- [Exercise instructions] Search the records for the word "clocking" and report each line that has it.

◆ ◆ ◆ ◆

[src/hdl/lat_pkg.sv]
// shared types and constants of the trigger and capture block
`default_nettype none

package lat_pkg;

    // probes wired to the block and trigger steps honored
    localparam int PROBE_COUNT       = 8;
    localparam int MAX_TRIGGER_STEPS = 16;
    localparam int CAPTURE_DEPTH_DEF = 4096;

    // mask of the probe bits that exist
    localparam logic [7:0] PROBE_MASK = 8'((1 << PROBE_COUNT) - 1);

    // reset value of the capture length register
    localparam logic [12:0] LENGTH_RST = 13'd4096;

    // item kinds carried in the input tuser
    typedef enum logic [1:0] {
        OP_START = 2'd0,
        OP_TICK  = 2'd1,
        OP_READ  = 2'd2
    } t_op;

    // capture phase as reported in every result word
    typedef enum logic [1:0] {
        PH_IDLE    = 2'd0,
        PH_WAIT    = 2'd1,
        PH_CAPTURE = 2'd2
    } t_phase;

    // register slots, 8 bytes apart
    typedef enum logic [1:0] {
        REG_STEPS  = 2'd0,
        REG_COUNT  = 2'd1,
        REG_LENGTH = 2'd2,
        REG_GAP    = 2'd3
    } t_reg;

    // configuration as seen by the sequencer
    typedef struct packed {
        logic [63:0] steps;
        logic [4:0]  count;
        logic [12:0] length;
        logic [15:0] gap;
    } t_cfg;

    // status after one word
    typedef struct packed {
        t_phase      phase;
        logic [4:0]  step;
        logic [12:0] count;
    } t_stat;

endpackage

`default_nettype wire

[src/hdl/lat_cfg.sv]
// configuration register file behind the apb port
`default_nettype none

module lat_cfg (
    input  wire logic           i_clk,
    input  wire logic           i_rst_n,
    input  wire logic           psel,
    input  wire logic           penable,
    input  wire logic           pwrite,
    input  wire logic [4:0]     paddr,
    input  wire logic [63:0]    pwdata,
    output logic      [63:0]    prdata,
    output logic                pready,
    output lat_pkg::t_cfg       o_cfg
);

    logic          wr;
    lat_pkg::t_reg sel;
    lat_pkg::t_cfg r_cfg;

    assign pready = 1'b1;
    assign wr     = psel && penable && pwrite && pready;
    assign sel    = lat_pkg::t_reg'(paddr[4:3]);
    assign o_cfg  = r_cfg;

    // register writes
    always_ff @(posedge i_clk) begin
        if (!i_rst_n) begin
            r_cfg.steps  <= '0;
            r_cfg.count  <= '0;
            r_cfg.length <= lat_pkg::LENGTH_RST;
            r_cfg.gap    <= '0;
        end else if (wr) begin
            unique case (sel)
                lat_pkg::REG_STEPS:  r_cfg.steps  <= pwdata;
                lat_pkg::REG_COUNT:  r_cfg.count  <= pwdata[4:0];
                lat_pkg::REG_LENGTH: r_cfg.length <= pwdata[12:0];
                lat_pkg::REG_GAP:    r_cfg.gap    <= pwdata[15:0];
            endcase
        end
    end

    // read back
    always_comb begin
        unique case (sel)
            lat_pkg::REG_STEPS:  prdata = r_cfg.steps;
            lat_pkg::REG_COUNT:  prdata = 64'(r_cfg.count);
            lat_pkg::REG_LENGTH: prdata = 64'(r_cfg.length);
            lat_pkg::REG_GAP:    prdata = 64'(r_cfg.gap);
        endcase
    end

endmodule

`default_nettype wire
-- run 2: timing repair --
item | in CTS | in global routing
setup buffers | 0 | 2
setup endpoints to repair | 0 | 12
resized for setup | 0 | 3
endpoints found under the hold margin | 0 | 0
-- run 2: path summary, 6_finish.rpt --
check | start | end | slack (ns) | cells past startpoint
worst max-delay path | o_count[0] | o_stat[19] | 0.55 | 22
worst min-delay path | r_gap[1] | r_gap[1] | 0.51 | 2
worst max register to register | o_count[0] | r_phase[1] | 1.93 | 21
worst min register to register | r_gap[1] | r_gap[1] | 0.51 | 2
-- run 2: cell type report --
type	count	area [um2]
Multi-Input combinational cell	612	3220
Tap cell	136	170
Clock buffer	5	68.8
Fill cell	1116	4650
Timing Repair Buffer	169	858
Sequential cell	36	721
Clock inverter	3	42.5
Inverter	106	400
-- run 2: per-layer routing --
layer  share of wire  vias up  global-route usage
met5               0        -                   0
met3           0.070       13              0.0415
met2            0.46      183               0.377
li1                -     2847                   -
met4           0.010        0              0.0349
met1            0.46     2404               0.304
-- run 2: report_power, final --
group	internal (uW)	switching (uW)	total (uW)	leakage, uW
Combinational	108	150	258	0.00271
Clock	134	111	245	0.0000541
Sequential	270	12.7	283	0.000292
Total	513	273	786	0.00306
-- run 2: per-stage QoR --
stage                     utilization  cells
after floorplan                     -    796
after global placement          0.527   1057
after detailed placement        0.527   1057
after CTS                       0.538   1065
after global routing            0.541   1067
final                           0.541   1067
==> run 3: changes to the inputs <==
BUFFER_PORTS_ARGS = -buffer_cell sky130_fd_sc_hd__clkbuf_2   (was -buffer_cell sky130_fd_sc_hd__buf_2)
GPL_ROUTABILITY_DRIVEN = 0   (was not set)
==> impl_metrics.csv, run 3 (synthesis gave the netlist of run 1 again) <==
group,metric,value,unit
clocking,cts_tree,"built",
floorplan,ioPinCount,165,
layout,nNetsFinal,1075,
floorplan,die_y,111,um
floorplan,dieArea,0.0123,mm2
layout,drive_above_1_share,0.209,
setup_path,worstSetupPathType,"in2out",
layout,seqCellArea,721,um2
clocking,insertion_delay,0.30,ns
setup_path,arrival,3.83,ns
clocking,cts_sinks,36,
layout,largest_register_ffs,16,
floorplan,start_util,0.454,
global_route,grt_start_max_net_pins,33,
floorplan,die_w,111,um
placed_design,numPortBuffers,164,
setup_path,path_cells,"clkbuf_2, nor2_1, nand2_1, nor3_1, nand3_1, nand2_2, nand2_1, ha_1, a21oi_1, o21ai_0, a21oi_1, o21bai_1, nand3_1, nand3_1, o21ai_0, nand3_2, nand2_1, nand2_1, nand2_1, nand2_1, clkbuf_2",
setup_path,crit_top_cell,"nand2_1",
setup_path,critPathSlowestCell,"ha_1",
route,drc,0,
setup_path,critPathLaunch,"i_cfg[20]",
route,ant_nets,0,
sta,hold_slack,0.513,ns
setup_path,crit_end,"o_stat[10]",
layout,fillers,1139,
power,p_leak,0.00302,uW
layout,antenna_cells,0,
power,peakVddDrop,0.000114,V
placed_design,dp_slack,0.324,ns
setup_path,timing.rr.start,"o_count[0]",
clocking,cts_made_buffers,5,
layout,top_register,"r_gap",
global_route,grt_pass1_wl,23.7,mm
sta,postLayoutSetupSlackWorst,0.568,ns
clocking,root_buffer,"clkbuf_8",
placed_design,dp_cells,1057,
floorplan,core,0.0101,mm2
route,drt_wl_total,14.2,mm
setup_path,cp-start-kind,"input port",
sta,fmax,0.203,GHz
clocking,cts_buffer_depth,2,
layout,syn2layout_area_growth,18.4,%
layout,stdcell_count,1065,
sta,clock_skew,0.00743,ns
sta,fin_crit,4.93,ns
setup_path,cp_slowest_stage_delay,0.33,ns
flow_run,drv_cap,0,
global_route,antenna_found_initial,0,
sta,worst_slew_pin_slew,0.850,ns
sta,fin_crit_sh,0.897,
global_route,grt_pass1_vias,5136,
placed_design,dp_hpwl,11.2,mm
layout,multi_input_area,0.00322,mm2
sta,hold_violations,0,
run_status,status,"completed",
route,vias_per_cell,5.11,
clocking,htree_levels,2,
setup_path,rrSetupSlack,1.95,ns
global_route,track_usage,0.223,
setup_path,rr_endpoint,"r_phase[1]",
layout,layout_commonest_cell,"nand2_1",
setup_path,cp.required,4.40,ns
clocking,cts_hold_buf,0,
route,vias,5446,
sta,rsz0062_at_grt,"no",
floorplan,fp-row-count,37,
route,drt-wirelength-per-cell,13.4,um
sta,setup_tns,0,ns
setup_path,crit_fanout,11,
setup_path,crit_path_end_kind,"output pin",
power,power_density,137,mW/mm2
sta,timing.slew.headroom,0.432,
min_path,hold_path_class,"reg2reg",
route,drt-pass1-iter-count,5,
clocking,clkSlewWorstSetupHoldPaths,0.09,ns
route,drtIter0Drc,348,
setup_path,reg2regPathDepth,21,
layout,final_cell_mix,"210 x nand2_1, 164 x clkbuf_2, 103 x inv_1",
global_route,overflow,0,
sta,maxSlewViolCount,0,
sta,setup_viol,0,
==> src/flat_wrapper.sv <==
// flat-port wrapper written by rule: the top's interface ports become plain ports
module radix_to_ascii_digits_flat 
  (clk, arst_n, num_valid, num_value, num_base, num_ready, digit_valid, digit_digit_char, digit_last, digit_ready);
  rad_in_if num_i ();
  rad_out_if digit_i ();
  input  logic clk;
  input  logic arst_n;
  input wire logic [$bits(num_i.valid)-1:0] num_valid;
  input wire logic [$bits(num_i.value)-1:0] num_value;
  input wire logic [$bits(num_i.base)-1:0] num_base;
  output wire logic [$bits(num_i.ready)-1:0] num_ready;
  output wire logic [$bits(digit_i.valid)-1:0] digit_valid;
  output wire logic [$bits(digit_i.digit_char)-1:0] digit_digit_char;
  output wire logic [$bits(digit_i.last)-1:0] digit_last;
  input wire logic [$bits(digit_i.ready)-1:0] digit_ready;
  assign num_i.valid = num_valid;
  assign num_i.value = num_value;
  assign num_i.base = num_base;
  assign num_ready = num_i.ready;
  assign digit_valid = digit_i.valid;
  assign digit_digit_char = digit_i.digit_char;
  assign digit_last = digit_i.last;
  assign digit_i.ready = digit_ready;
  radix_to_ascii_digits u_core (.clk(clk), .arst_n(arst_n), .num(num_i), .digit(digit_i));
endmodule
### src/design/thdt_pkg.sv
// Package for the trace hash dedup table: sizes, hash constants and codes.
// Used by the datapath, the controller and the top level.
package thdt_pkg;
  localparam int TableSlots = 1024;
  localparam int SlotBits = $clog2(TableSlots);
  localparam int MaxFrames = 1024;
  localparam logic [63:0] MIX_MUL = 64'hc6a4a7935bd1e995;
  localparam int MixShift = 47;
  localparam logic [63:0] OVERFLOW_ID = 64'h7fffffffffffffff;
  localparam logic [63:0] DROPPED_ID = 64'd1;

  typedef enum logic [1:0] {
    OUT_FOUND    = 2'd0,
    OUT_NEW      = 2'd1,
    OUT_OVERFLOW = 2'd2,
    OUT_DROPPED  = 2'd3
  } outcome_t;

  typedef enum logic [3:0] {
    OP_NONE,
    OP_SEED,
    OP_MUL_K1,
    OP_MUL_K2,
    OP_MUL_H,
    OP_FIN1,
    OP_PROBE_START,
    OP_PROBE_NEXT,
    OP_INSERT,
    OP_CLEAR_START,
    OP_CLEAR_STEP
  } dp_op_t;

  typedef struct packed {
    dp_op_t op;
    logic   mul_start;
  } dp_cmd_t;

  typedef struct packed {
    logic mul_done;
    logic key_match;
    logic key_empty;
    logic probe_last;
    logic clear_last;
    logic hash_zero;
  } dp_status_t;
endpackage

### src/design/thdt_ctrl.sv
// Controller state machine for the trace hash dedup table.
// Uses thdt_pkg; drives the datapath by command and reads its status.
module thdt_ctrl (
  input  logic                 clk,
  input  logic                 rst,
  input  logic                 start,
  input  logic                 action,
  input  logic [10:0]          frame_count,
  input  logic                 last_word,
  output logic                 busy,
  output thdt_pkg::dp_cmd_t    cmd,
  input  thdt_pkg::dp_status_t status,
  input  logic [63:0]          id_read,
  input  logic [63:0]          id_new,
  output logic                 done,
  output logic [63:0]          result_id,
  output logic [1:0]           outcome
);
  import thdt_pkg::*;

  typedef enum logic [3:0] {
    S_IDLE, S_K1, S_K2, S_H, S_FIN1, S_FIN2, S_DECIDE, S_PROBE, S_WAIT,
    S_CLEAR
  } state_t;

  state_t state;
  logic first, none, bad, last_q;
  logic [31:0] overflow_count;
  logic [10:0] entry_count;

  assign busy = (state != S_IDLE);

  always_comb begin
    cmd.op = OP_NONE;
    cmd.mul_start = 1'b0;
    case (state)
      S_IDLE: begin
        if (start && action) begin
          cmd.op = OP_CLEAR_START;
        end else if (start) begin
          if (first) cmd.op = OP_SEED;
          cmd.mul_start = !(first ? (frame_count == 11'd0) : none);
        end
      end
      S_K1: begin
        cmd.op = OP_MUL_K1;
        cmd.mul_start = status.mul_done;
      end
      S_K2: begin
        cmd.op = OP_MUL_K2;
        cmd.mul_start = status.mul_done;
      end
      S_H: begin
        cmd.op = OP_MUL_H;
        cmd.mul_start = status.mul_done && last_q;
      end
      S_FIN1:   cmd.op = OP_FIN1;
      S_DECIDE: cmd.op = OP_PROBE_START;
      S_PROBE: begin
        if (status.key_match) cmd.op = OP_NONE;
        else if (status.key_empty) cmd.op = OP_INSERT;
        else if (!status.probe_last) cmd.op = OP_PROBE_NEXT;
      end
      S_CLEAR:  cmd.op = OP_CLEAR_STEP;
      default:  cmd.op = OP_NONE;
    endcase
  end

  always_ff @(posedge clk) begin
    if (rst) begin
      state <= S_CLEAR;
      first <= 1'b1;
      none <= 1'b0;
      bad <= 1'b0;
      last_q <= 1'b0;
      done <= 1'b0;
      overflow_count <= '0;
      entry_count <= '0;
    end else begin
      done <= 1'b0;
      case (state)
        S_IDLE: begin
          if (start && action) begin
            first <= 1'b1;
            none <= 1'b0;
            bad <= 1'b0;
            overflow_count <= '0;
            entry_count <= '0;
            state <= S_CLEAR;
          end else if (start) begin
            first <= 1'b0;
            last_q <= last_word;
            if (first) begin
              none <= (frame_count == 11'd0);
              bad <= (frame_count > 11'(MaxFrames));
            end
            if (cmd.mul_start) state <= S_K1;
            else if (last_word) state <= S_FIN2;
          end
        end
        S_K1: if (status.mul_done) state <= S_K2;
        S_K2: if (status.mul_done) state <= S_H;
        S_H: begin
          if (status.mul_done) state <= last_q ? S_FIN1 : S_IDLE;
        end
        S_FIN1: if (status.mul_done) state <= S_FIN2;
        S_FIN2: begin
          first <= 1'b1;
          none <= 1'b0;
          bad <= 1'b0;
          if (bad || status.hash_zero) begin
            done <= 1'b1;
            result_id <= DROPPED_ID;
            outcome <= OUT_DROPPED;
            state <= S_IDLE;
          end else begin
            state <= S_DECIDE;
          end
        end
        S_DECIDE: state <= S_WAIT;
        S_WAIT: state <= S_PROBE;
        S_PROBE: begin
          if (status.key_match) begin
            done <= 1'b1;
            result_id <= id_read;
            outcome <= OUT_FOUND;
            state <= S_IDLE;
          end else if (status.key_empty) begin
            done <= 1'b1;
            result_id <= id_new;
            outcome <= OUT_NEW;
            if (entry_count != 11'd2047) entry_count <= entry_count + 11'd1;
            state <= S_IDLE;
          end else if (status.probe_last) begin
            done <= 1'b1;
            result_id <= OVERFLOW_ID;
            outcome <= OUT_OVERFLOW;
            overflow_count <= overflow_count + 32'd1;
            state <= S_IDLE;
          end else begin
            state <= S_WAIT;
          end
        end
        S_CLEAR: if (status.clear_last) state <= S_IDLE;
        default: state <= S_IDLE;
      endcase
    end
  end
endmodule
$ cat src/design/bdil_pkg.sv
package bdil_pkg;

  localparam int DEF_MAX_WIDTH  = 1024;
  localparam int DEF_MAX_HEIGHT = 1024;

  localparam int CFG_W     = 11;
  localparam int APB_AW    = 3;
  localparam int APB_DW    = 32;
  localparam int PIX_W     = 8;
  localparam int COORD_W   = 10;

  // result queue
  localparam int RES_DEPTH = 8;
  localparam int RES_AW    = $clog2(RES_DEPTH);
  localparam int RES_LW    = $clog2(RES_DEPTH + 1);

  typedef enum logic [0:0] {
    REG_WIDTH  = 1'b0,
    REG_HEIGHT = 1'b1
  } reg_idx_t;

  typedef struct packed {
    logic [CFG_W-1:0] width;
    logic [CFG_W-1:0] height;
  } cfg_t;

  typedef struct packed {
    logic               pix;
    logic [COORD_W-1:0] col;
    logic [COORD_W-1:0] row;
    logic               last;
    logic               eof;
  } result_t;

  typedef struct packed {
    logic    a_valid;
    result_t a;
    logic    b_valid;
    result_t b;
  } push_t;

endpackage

◆ ◆ ◆ ◆

- [Response for this exercise]
clocking,cts_tree,"built",
clocking,insertion_delay,0.30,ns
clocking,cts_sinks,36,
clocking,cts_made_buffers,5,
clocking,root_buffer,"clkbuf_8",
clocking,cts_buffer_depth,2,
clocking,htree_levels,2,
clocking,cts_hold_buf,0,
clocking,clkSlewWorstSetupHoldPaths,0.09,ns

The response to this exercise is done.